滑りやすい靴は事故率を10倍以上高める。

危険な靴:

● スニーカー
● ヒール
● 革靴(特に通勤者)
● 凹凸の少ない靴底

雪道で安全なのは…

● 滑り止め付きブーツ
● スパイク付きシューズ
● 靴底が柔らかく深い溝のある靴
● 靴用アイゼン・滑り止めカバー

→ 家庭防災の基本:
“冬は靴が防具”という意識を持つ。


■⑤ 歩き方ひとつで“転倒リスクは激減する”

雪国で常識の歩行術が事故防止に役立つ。

安全な歩き方:

● 小幅歩行
● 足裏全体で着地
● 重心はやや前
● ポケットに手を入れない
● つま先から着地しない
● 歩くスピードを落とす

→ 家庭防災では
子ども・高齢者にこの歩き方を教えるだけで事故が激減する。


■⑥ 荷物・スマホは“転倒の引き金”

片手が塞がるだけで転倒時に身を守れなくなる。

● 傘
● 買い物袋
● スマホ操作
● リュックの偏り

→ 家庭防災の鉄則:
雪道では両手を空ける。

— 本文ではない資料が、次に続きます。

Background: an optimization exercise with open tools, aiming at small area and a short achievable clock period. Do not read the settings as production practice.
The RTL was checked by simulation tests, not by an equivalence proof against the original design.

## mult_div_ctrl
module mult_div_ctrl #(
  parameter int MULT_CYCLES = 5,
  parameter int DIV_CYCLES  = 10
) (
  input  logic        clk,
  input  logic        reset,
  input  logic        start,
  input  logic [2:0]  md_op,
  input  logic [31:0] rs_val,
  input  logic [31:0] rt_val,
  input  logic        md_use_D,
  output logic        busy,
  output logic        stall,
  output logic [31:0] HI,
  output logic [31:0] LO
);
  localparam int W = 35;
  logic        busy_q;
  logic [3:0]  cnt_q;       
  logic        run_q;       
  logic        fin_q;       
  logic        div_q;       
  logic        sg_q;        
  logic        sa_q;        
  logic        sd_q;        
  logic        pb_q;        
  logic [32:0] a_q;         
  logic [31:0] b_q;         
  logic [31:0] m_q;         
  logic [3:0]  e_q;         
  logic [32:0] m_ext;
  logic [31:0] hi_q, lo_q;
  logic accept, go;
  assign busy   = busy_q;
  assign accept = start & ~busy_q & (md_op <= 3'd5);
  assign go     = start & ~busy_q & (md_op <= 3'd3);
  assign m_ext = {sg_q & m_q[31], m_q};
  logic div_run;
  assign div_run = div_q & run_q;
  logic [3:0][W-1:0] x, s;
  logic [3:0]        neg, one, two;
  logic [3:0]   t;           
  logic         a_zero;
  assign a_zero = (a_q == 33'd0);
  for (genvar j = 0; j < 4; j++) begin : g_stage
    logic [2:0]   bb;
    if (j == 0) begin : g_x0
      assign x[j] = div_run ? {a_q[32], a_q, e_q[3]} : {{2{a_q[32]}}, a_q};
    end else begin : g_xj
      assign x[j] = div_q ? {s[j-1][32], s[j-1][32:0], e_q[3-j]}
                          : {{2{s[j-1][W-1]}}, s[j-1][W-1:2]};
    end
    if (j == 0) begin : g_bb0
      assign bb = run_q ? {b_q[1], b_q[0], pb_q} : {2'b00, ~sg_q & pb_q};
    end else begin : g_bbj
      assign bb = {b_q[2*j+1], b_q[2*j], b_q[2*j-1]};
    end
    if (j == 3) begin : g_d3
      assign neg[j] = div_q ? 1'b0 : bb[2] & ~(bb[1] & bb[0]);
    end else begin : g_dj
      assign neg[j] = div_q ? ((run_q | sa_q) ? ~(x[j][W-1] ^ sd_q) : sd_q)
                            : bb[2] & ~(bb[1] & bb[0]);
    end
    assign one[j] = div_q ? (run_q | sa_q | a_q[32]) : bb[1] ^ bb[0];
    assign two[j] = ~div_q & ((bb[2] & ~bb[1] & ~bb[0]) | (~bb[2] & bb[1] & bb[0]));
    mdu_stage #(.W(W)) u_stage (
      .x(x[j]), .m(m_ext), .one(one[j]), .two(two[j]), .neg(neg[j]), .s(s[j])
    );
  end
  logic [32:0] xs, ys, ss, r3;
  logic [33:0] cs;
  logic        neg3;
  ...
Size: ~180 flip-flops, roughly 140 I/O pins, roughly 16000 sq um of cells after synthesis.
==> flow/config.mk <==
export PLATFORM = sky130hd
export DESIGN_NAME = mult_div_ctrl
export DESIGN_NICKNAME = mult_div_ctrl
export VERILOG_FILES = /design/flow/design.v
export SDC_FILE = /design/flow/constraint.sdc
export NUM_CORES = 4
export LEC_CHECK = 0
export CAP_MARGIN = 20
export CORE_MARGIN = 2
export CORE_UTILIZATION = 40
export CTS_BUF_LIST = sky130_fd_sc_hd__clkbuf_8
export SLEW_MARGIN = 20
==> flow/constraint.sdc <==
create_clock -name core_clock -period 130.0 [get_ports {clk}]
set_input_delay 26.0000 -clock core_clock [delete_from_list [all_inputs] [get_ports {clk}]]
set_output_delay 26.0000 -clock core_clock [all_outputs]
set_load 0.01 [all_outputs]
standard.sh (not shown) runs the stock make flow with config.mk's settings and CLKGATE_MAP_FILE= SYNTH_SCRIPT=/design/flow/synth_recipe.tcl, a recipe that flattens the netlist after the stock synthesis.
==> flow/flow/run.sh <==
#!/bin/bash
# The standard layout with two changes:
#  - every input and output port is buffered by buf_1 instead of the cell buffer_ports picks;
#  - after the standard synthesis, flow/netopt.py sets combinational cells to their smallest
#    drive strength and moves full-adder carries to the CIN pin, before the rest of the
#    standard flow runs (and repairs slew, capacitance and timing where needed).
set -euo pipefail
R=$PWD/orfs/results/sky130hd/mult_div_ctrl/base
LIB=$FLOW_HOME/platforms/sky130hd/lib/sky130_fd_sc_hd__tt_025C_1v80.lib
BP="BUFFER_PORTS_ARGS=-buffer_cell sky130_fd_sc_hd__buf_1"
bash standard.sh "$BP" $R/1_2_yosys.v > synth.log 2>&1
cp $R/1_2_yosys.v synth_netlist.v.log
python3 flow/netopt.py $R/1_2_yosys.v $LIB > netopt.log 2>&1
bash standard.sh "$BP" finish > standard.log 2>&1
Other scripts of this flow, unchanged in this note and not shown: flow/flow/netopt.py
Rerun with:
==> flow/flow/run.sh (replaced) <==
#!/bin/bash
# The standard layout with three changes:
#  - every input and output port is buffered by buf_1 instead of the cell buffer_ports picks;
#  - after the standard synthesis, flow/netopt.py sets combinational cells to their smallest
#    drive strength and moves full-adder carries to the CIN pin, before the rest of the
#    standard flow runs (and repairs slew, capacitance and timing where needed);
#  - clock tree synthesis adds no dummy load cells.
set -euo pipefail
R=$PWD/orfs/results/sky130hd/mult_div_ctrl/base
LIB=$FLOW_HOME/platforms/sky130hd/lib/sky130_fd_sc_hd__tt_025C_1v80.lib
BP="BUFFER_PORTS_ARGS=-buffer_cell sky130_fd_sc_hd__buf_1"
CTS="CTS_ARGS=-sink_clustering_enable -repair_clock_nets -buf_list sky130_fd_sc_hd__clkbuf_8 -dont_use_dummy_load"
bash standard.sh "$BP" "$CTS" $R/1_2_yosys.v > synth.log 2>&1
cp $R/1_2_yosys.v synth_netlist.v.log
python3 flow/netopt.py $R/1_2_yosys.v $LIB > netopt.log 2>&1
bash standard.sh "$BP" "$CTS" finish > standard.log 2>&1
--- a/flow/config.mk
+++ b/flow/config.mk
@@ -6,7 +6,6 @@
 export NUM_CORES = 4
 export LEC_CHECK = 0
-export CAP_MARGIN = 20
+export CAP_MARGIN = 0
 export CORE_MARGIN = 2
 export CORE_UTILIZATION = 40
-export CTS_BUF_LIST = sky130_fd_sc_hd__clkbuf_8
-export SLEW_MARGIN = 20
+export SLEW_MARGIN = 0
After rerunning:
- register-to-register slack is about the same
- sequential cell count is unchanged
- clock skew increases by 9.3 ps
- global-route usage barely changes
- clock-buffer cell count drops by 2
- sequential share of layout area is higher by 0.23 points
- synthesized cell count stays the same

-- what the ideal ports hide --
No port has a modelled driver above. Below, the same layouts with a new extraction and two added sets of constraints.
Step 1: set_driving_cell puts a clkbuf_16 on clk and a buf_2 on each other input, an assumption about the parent block.
Step 2 also shifts input and output timing later by t, the mid clock arrival at the registers, as if the neighbouring blocks saw the same clock.
Three values: ideal, step 1, step 2; two values: the first two.
run | t (ns) | setup slack, ns | latest minus earliest clock arrival (ns) | worst data-port slew with drivers (ns)
the first run | 0.552 | 77.449 / 77.422 / 77.422 | 0.019 / 0.019 | 0.04
the second run | 0.545 | 77.451 / 77.424 / 77.424 | 0.029 / 0.028 | 0.04
After both steps setup and hold are still met in every run listed.
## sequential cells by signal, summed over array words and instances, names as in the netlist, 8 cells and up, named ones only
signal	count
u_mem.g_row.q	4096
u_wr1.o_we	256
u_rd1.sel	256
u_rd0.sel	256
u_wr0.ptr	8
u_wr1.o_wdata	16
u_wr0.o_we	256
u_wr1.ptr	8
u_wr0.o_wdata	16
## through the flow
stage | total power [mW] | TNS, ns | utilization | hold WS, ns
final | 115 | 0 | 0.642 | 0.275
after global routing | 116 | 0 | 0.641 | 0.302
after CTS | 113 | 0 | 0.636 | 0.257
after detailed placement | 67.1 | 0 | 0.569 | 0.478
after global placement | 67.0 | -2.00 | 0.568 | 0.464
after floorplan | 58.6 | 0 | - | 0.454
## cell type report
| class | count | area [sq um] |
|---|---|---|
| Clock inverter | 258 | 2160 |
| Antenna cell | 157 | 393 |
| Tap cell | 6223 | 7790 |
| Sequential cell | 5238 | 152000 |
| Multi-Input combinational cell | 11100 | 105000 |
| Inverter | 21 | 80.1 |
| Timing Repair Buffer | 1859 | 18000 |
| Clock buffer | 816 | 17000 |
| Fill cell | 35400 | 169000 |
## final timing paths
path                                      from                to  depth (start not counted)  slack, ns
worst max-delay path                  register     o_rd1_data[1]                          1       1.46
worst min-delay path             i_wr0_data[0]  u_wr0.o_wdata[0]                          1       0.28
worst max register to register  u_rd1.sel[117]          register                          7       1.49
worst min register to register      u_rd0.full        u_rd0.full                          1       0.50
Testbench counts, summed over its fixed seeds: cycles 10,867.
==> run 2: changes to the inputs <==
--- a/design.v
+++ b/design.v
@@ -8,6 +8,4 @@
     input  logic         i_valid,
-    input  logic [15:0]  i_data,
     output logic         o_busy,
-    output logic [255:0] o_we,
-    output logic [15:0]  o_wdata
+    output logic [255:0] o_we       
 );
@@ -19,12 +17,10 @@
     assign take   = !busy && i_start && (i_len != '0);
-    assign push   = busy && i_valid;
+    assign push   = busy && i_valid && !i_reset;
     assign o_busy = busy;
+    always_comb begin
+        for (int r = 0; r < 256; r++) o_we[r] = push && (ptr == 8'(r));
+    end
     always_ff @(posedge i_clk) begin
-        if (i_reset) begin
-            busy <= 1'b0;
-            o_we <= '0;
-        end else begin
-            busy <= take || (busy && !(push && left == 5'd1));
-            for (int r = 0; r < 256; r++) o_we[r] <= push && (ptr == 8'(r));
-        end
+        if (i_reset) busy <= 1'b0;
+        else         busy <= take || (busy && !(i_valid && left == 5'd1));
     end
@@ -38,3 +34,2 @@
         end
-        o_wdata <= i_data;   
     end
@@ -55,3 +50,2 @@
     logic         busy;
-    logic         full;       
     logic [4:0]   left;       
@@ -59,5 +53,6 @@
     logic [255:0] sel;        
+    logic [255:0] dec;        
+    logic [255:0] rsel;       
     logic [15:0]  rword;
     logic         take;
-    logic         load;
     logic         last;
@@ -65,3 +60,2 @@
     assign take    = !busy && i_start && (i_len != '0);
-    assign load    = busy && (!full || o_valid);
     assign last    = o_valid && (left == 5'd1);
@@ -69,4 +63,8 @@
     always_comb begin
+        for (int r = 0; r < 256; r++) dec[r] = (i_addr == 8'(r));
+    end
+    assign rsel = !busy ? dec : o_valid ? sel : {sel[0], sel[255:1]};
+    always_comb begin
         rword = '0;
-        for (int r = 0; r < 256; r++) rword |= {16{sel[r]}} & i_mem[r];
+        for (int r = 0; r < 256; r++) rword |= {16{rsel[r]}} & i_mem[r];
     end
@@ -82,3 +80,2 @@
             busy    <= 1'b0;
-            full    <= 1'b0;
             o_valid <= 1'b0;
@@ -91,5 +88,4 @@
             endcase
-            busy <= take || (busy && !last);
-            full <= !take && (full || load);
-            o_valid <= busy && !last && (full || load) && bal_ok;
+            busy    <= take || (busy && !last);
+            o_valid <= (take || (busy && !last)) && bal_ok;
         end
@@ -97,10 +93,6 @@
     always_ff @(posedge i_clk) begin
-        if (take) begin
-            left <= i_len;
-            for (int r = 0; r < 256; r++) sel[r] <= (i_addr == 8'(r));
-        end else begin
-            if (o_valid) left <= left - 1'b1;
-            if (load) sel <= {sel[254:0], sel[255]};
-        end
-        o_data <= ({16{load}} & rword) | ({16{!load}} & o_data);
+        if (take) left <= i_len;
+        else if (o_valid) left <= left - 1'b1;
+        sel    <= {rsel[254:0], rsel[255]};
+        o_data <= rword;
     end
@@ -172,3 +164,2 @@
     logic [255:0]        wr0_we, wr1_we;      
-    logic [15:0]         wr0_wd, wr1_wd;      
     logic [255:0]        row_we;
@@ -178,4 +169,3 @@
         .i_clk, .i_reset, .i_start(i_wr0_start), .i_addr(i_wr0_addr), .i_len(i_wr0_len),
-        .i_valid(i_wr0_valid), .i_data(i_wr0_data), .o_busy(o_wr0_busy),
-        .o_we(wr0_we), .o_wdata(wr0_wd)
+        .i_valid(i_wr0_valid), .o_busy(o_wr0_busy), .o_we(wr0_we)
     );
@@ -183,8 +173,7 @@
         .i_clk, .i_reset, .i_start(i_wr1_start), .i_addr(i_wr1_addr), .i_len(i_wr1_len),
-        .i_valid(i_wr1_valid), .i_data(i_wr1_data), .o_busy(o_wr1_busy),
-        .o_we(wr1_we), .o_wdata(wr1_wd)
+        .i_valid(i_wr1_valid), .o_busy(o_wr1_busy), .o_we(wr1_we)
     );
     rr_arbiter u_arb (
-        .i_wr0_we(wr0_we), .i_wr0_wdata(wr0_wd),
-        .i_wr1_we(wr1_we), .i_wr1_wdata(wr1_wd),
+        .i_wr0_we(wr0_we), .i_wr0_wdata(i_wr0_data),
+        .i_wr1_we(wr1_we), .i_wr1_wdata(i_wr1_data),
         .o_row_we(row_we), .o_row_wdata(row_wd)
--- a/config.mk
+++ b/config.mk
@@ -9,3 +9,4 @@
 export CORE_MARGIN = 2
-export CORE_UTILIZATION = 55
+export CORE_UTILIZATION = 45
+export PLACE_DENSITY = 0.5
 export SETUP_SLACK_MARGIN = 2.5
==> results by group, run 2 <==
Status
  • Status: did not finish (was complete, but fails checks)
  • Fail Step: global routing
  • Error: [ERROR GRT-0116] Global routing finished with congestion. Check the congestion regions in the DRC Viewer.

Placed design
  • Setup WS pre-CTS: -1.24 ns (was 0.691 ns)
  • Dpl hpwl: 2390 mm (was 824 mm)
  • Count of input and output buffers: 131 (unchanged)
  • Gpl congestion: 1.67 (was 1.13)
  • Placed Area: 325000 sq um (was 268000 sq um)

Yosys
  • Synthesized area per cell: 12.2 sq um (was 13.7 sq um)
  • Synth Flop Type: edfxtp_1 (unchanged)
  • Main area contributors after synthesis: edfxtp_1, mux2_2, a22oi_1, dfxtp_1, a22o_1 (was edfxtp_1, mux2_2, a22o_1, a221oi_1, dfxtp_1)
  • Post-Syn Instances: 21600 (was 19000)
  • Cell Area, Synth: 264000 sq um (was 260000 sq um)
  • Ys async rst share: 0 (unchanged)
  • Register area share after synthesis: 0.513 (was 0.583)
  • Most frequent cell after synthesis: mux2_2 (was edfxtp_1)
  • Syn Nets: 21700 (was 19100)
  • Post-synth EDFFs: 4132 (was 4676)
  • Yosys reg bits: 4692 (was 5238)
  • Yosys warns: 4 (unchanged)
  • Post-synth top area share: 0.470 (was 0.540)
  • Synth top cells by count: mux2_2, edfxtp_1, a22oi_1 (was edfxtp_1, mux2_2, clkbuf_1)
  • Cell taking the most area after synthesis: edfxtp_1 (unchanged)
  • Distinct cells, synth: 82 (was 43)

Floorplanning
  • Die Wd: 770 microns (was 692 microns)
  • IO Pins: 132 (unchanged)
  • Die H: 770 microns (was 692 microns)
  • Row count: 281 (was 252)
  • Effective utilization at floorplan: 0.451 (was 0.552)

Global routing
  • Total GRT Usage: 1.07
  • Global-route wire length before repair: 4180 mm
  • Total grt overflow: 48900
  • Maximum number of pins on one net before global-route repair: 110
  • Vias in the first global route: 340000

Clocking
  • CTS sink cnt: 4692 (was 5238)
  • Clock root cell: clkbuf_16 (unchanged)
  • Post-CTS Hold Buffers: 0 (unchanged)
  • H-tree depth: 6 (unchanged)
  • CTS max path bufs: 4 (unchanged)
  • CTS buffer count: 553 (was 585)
This is an optimization exercise on Yosys and OpenROAD, whose aim is small area, a short achievable clock period and few clock cycles, not a production implementation.

==> job 8741: inputs <==
==> flow/design.v (excerpt) <==
module qsim_top #(
  parameter int MAX_QUBITS = 4,
  parameter int MAX_GATES  = 4,
  localparam int MAX_N = 2 ** MAX_QUBITS,
  localparam int IN_AW = $clog2(MAX_N + 1),
  localparam int GT_AW = $clog2(MAX_GATES * MAX_N * MAX_N),
  localparam int SP_AW = MAX_QUBITS + 1
) (
  input  logic                  clk,
  input  logic                  reset_n,
  input  logic                  dut_valid,
  output logic                  dut_ready,
  output logic [IN_AW-1:0]      q_state_input_sram_read_address,
  input  qsim_pkg::word_t       q_state_input_sram_read_data,
  output logic [GT_AW-1:0]      q_gates_sram_read_address,
  input  qsim_pkg::word_t       q_gates_sram_read_data,
  output logic [SP_AW-1:0]      scratchpad_sram_read_address,
  input  qsim_pkg::word_t       scratchpad_sram_read_data,
  output logic                  scratchpad_sram_write_enable,
  output logic [SP_AW-1:0]      scratchpad_sram_write_address,
  output qsim_pkg::word_t       scratchpad_sram_write_data,
  output logic                  q_state_output_sram_write_enable,
  output logic [MAX_QUBITS-1:0] q_state_output_sram_write_address,
  output qsim_pkg::word_t       q_state_output_sram_write_data
);
  localparam int ND = qsim_pkg::NDIG;
  localparam int AW = qsim_pkg::ACC_W;
  localparam int K  = 12;
  localparam int K2 = 25;
  logic [MAX_QUBITS-1:0] n_m1;
  logic [2:0]            m_reg;
  logic                  use_in;
  logic                  use_in_n;
  logic [3:0]            acc_first;
  logic                  row_done;
  logic                  job_done;
  logic [ND-1:0] gr_one, gr_two, gr_neg;
  logic [ND-1:0] gi_one, gi_two, gi_neg;
  logic [ND-1:0] gr_one_a, gr_two_a, gr_neg_a;
  logic [ND-1:0] gi_one_a, gi_two_a, gi_neg_a;
  logic [ND-1:0] gr_one_b, gr_two_b, gr_neg_b;
  logic [ND-1:0] gi_one_b, gi_two_b, gi_neg_b;
  qsim_pkg::word_t state_a;
  qsim_pkg::word_t state_a2;
  ...
clock: 12.0 ns
lec_check: 0
cap_margin: 20
core_margin: 2
core_utilization: 60
slew_margin: 20
standard.sh (not shown) runs the stock make flow with config.mk's settings and CLKGATE_MAP_FILE= SYNTH_SCRIPT=/design/flow/synth_recipe.tcl, a recipe that flattens the netlist after the stock synthesis.
==> flow/flow/run.sh <==
#!/bin/bash
# Own layout flow: the standard ORFS flow (standard.sh) at the design's
# clock period and constraints, with these changes in how the layout is made:
#  * after the standard synthesis, flow/fa_polarity.py removes inverters
#    between full-adder cells (a full adder with all inputs and outputs
#    complemented is the same cell); registers are untouched;
#  * timing repair aims for SETUP_SLACK_MARGIN ns of setup slack, worst path
#    only (TNS_END_PERCENT 0), so the resizer works on the paths that set the
#    achieved period;
#  * port buffers are buf_2 instead of the default pick;
#  * clock tree synthesis adds no dummy loads.
# Each step's full output goes to its own log file in this folder.
set -euo pipefail

export SETUP_SLACK_MARGIN=${SETUP_SLACK_MARGIN:-8.5}
export TNS_END_PERCENT=0
export BUFFER_PORTS_ARGS="-buffer_cell sky130_fd_sc_hd__buf_2"
export CTS_ARGS="-sink_clustering_enable -repair_clock_nets -dont_use_dummy_load"

RES=$(pwd)/orfs/results/$FLOW_PLATFORM/qsim_top/base

bash standard.sh "$RES/1_2_yosys.v" > log_synth.txt 2>&1
cp "$RES/1_2_yosys.v" 1_2_yosys_standard.v
python3 flow/fa_polarity.py 1_2_yosys_standard.v "$RES/1_2_yosys.v" > log_fa_polarity.txt 2>&1
bash standard.sh synth > log_synth_odb.txt 2>&1
bash standard.sh floorplan > log_floorplan.txt 2>&1
bash standard.sh place > log_place.txt 2>&1
bash standard.sh cts > log_cts.txt 2>&1
bash standard.sh route > log_route.txt 2>&1
bash standard.sh finish > log_finish.txt 2>&1
test -s out/final.def
Other scripts of this flow, unchanged in this note and not shown: flow/flow/fa_polarity.py
==> job 4818: changes against job 8741 <==
--- a/flow/flow/run.sh
+++ b/flow/flow/run.sh
@@ -12,7 +12,7 @@
 # Each step's full output goes to its own log file in this folder.
 set -euo pipefail
 
-export SETUP_SLACK_MARGIN=${SETUP_SLACK_MARGIN:-8.5}
+export SETUP_SLACK_MARGIN=${SETUP_SLACK_MARGIN:-9.0}
 export TNS_END_PERCENT=0
 export BUFFER_PORTS_ARGS="-buffer_cell sky130_fd_sc_hd__buf_2"
 export CTS_ARGS="-sink_clustering_enable -repair_clock_nets -dont_use_dummy_load"
==> comparison table <==
Worst setup path endpoint: job 4818 imag_mac_i.cut780$_DFF_P_; job 8741 real_mac_i.cut765$_DFF_P_
Cts repair resizes: job 4818 176; job 8741 154
M2 GR Usage: job 4818 52.2%; job 8741 52.3%
Clock buffer count from CTS: job 4818 67; job 8741 68
Non-clock buffer share of cell area: job 4818 4.01%; job 8741 3.94%
Final layout net count: job 4818 4550; job 8741 4553
WL met2: job 4818 53000 um; job 8741 53100 um
Largest fanout on the critical path: job 4818 8; job 8741 6
Outcome: job 4818 complete, no violations; job 8741 complete, no violations
Share of post-route cells with drive strength above 1: job 4818 16.1%; job 8741 15.9%
Buffers inserted by post-CTS timing repair: job 4818 20; job 8741 7
Placer's final routability congestion estimate: job 4818 0.917; job 8741 0.948
Startpoint of the most critical register-to-register path: job 4818 state_b2[11]$_DFF_P_; job 8741 gr_one_a[1]$_DFF_P_
Critical path data arrival time: job 4818 4.03 ns; job 8741 4.04 ns
Insertion delay of the later-clocked pin in the worst-skew pair: job 4818 0.63 ns; job 8741 0.62 ns
No run of this note included a check of the RTL's function; only the layout flow was run.

==> static timing again, ports no longer ideal <==
The flow's constraints put no driver on any port. The routed layouts listed below were extracted and timed again, unchanged, in two steps. Step 1 sets driving cells, clkbuf_16 on the clock port and buf_2 on the other inputs (assumed; they add their load-dependent delay and slew). Step 2 times the ports against the registers' clock, not the clock port: input delays grow and output delays shrink by t, the midpoint of the rising clock arrivals with the driver on. Slacks: ideal / step 1 / step 2; pairs: ideal / step 1.
run	t (ns)	setup WS [ns]	clock arrival spread, ns	worst slew at a driven data input, ns
job 8741	0.652	8.394 / 8.345 / 7.942	0.062 / 0.062	0.10
job 4818	0.665	8.417 / 8.372 / 7.908	0.065 / 0.065	0.10
After both steps every run listed still meets setup and hold. The setup slack of job 4818, which loses most, moves by -0.045 ns with the drivers and by -0.509 ns with both steps.
From an optimization exercise on the open Yosys and OpenROAD flow, aimed at small area, a short achievable clock period and few clock cycles; shortcuts taken in it are not production practice.
The RTL was checked by simulation tests, not by an equivalence proof against the original design.
Power and IR drop assume default switching activity.

===== design/flow/flow/run.sh =====
#!/bin/bash
# Standard layout, with the port buffers made from the smallest buffer cell.
set -euo pipefail
bash standard.sh "BUFFER_PORTS_ARGS=-buffer_cell sky130_fd_sc_hd__buf_1" finish > standard_make.log 2>&1

===== design/flow/standard.sh =====
#!/bin/bash
# synth_recipe.tcl (not shown) runs the flow's synth.tcl, then flattens the netlist and writes it again
# the make line also repeats each setting of config.mk as NAME=value (left out here)
make -C /OpenROAD-flow-scripts/flow DESIGN_CONFIG=/design/flow/config.mk WORK_HOME=/design/flow/orfs CLKGATE_MAP_FILE= SYNTH_SCRIPT=/design/flow/synth_recipe.tcl "${@:-finish}"

===== design/flow/config.mk =====
export PLATFORM = sky130hd
export DESIGN_NAME = memory_functional_unit
export DESIGN_NICKNAME = memory_functional_unit
export VERILOG_FILES = /design/flow/design.v
export SDC_FILE = /design/flow/constraint.sdc
export NUM_CORES = 4
export LEC_CHECK = 0
export ABC_AREA = 1
export CAP_MARGIN = 20
export CORE_MARGIN = 2
export CORE_UTILIZATION = 60
export SETUP_SLACK_MARGIN = 3.0
export SLEW_MARGIN = 20

===== design/flow/constraint.sdc =====
create_clock -name core_clock -period 7.0 [get_ports {clk}]
set_input_delay 1.4000 -clock core_clock [delete_from_list [all_inputs] [get_ports {clk}]]
set_output_delay 1.4000 -clock core_clock [all_outputs]
set_load 0.01 [all_outputs]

そしてスマホはしまう。


■⑦ 夜間の雪道は“視界の悪さ×凍結”で危険度MAX

● 路面凍結が進む
● 氷が見えない
● 車のライトで路面が光り判断しづらい
● 街灯が少ない場所で転倒多発

→ 家庭防災では
夜の徒歩移動を減らすことが命を守る行動。


■⑧ 転倒後の“動けない・寒い”は命に関わる

転倒して動けなくなった場合…

● 低体温症
● 凍死
● 発見が遅れる
● 高齢者は自力で電話できない

→ 家庭防災では
家族と【雪の日の連絡ルール】を決めておくことが重要。


■まとめ|歩行中の雪道事故は“防げる冬の災害”。知識と装備で転倒リスクはほぼゼロにできる

歩行中の雪道事故から学べるポイントは次の通り。

● 毎年1万人以上が転倒で救急搬送
● 骨折・頭部外傷など重大事故に直結
● ブラックアイスバーンは最も危険
● 坂道・横断歩道・バス停周辺で事故多発
● 靴選びは命を守る装備
● 雪国の歩行術が転倒防止に効果的
● 荷物とスマホは転倒の原因
● 夜間の雪道は危険度最大
● 転倒後の低体温症は命に直結

雪道は、歩いていても命を落とす危険がある。
だからこそ、
靴・歩き方・危険ポイントの把握という
小さな対策が、冬の最強の防災になる。